El ministro de Seguridad, Justicia y Derechos Humanos de La Rioja, Miguel Ángel Zárate, pidió que la Justicia penal investigue los pagarés presuntamente vinculados con préstamos usurarios y adopte medidas para detener las ejecuciones y los embargos contra posibles víctimas.
El planteo se produjo después del allanamiento realizado el viernes en la ciudad de La Rioja, donde la Policía provincial secuestró $170 millones en efectivo, cien tarjetas de débito de distintas entidades, tres teléfonos celulares y seis carpetas con copias de documentos, contratos y pagarés.
La cifra fue confirmada en la publicación oficial del Ministerio de Seguridad. La mención inicial a $270 millones realizada durante la entrevista no coincide con el detalle del procedimiento y no pudo ser corroborada.

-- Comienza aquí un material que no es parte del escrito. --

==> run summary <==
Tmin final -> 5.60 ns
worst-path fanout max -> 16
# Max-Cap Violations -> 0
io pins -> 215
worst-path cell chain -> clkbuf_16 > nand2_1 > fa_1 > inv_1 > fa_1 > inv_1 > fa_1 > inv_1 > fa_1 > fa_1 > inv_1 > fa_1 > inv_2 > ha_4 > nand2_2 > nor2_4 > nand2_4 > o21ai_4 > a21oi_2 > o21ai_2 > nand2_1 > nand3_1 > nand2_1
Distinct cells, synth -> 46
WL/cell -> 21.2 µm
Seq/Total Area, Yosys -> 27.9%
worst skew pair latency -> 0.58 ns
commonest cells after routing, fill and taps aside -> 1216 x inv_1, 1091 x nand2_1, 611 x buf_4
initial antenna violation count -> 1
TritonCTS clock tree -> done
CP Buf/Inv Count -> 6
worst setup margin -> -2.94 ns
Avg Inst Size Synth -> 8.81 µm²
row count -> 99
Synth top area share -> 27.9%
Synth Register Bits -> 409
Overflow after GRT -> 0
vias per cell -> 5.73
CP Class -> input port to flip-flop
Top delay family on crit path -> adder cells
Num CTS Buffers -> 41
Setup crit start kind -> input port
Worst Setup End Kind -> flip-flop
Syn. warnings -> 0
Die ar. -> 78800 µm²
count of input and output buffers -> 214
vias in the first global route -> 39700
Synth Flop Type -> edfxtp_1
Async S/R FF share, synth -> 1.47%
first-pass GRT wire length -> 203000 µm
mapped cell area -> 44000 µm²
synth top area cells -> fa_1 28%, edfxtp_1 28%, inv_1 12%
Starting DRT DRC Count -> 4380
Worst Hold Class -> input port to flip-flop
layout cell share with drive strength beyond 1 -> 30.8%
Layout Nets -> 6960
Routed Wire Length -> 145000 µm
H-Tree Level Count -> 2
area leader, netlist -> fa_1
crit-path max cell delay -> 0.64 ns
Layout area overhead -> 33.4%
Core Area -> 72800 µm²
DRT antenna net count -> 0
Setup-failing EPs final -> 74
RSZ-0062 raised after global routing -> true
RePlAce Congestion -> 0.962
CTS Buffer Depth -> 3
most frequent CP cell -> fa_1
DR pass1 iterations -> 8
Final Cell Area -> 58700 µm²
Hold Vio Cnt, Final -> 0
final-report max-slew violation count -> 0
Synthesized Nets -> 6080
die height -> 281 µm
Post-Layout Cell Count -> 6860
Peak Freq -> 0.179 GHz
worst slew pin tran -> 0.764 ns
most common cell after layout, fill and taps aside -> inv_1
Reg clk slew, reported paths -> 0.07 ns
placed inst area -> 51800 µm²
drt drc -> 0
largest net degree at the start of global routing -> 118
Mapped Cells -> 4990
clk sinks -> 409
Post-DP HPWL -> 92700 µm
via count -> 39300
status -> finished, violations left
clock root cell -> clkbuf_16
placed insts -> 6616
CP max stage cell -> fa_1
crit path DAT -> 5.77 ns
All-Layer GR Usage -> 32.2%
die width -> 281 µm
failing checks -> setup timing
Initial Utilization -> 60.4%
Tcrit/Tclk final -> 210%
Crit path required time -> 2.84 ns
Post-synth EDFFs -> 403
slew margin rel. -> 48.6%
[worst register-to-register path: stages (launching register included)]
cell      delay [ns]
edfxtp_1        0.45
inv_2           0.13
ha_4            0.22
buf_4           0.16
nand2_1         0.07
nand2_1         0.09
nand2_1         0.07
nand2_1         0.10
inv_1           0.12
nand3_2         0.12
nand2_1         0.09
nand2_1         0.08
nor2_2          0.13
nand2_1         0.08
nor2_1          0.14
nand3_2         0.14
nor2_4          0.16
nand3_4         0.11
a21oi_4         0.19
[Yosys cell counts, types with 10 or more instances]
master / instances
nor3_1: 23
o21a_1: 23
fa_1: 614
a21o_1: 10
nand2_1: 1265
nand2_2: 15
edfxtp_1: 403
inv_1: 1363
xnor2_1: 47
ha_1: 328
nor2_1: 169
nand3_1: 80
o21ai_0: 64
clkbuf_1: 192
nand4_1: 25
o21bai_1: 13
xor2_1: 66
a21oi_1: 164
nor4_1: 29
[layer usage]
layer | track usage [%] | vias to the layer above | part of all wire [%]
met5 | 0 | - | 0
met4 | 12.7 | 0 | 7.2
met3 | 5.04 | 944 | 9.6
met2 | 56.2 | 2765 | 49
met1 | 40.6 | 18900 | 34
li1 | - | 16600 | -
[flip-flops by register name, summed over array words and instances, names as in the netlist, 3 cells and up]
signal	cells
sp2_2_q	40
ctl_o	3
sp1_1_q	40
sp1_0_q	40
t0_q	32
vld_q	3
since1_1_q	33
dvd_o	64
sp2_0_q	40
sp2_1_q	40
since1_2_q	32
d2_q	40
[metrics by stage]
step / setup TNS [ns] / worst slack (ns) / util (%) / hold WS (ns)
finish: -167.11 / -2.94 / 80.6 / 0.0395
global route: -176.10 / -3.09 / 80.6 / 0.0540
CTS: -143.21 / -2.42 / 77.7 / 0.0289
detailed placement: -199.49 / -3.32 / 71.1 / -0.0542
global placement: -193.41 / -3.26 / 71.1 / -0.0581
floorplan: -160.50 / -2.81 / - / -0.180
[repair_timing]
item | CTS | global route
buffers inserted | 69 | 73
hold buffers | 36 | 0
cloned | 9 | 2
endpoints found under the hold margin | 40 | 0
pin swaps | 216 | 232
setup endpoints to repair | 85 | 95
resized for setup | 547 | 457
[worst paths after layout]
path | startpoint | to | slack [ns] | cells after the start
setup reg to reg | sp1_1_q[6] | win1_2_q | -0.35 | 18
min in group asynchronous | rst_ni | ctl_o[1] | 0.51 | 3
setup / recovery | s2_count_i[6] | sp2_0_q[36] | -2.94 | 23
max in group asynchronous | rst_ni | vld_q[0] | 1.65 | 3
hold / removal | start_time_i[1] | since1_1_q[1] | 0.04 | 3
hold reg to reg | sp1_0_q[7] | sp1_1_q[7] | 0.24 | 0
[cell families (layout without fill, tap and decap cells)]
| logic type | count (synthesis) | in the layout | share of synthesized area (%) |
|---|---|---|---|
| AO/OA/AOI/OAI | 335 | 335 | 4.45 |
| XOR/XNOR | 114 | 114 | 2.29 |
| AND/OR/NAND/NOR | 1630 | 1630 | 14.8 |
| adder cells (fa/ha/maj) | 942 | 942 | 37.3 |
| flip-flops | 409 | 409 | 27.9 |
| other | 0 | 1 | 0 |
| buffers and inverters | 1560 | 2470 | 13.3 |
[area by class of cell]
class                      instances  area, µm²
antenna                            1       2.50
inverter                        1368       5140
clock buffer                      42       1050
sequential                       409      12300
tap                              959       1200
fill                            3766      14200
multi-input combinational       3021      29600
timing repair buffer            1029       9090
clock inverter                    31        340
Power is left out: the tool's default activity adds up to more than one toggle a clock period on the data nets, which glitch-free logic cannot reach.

El operativo se inició a partir de la denuncia de una empleada pública ante la División Delitos Económicos. Según relató Zárate, el denunciado habría retenido la tarjeta y documentación personal de la mujer para retirar mensualmente su salario.
El ministro sostuvo que la denunciante recibía alrededor del 10% de sus haberes, mientras que el prestamista retenía el resto para cobrar el capital y los intereses. Esta situación, agregó, habría obligado a la mujer a solicitar nuevos préstamos y permanecer dentro del mismo circuito de endeudamiento.
El hallazgo de cien tarjetas hace presumir la existencia de más personas afectadas, aunque esa cantidad de víctimas todavía deberá determinarse durante la investigación.
La causa quedó bajo control judicial
El expediente se encuentra bajo la órbita del Juzgado de Instrucción en lo Criminal y Correccional N.º 2, a cargo del juez Daniel Barría. Será el magistrado quien determine la situación procesal del detenido y la calificación legal definitiva.
Zárate atribuyó inicialmente los hechos a posibles maniobras de usura, estafa y defraudación, pero aclaró que la responsabilidad penal debe ser establecida por la Justicia. Tampoco se difundió oficialmente la identidad del acusado.
El funcionario cuestionó que denuncias anteriores por hechos similares fueran consideradas conflictos civiles por la existencia de pagarés o acuerdos entre particulares. A su entender, ese criterio permitió que prestamistas recurrieran a documentos firmados en blanco para iniciar ejecuciones y obtener embargos salariales.
Por ese motivo, reclamó que ante una denuncia la Justicia penal identifique los pagarés, solicite los expedientes que tramitan en el fuero civil y evalúe medidas cautelares para detener su ejecución mientras se investiga el posible delito.
Qué sucede con las deudas
Zárate sostuvo que la Justicia debe analizar cada caso y proteger a las personas afectadas cuando se comprueben intereses abusivos, retención de documentos o pagarés firmados en blanco.
Sin embargo, la existencia de una investigación por usura no elimina automáticamente todas las deudas. La validez del préstamo, los intereses y los pagarés debe resolverse judicialmente según las condiciones de cada operación.
La Ley provincial 10.901, vigente desde agosto, estableció nuevos límites para los servicios financieros y suspendió durante 180 días determinados embargos. También prohíbe que una entidad retenga documentos personales o tarjetas como condición para prestar dinero y toma como referencia las tasas publicadas por el Banco Nación para evaluar posibles abusos.
El ministro recomendó que quienes hayan entregado tarjetas, documentos o pagarés en blanco y consideren que afrontan intereses desproporcionados formulen una denuncia ante la Policía o la Justicia. La investigación deberá ahora establecer el origen del dinero secuestrado, identificar a los titulares de las tarjetas y determinar cuántas personas fueron afectadas.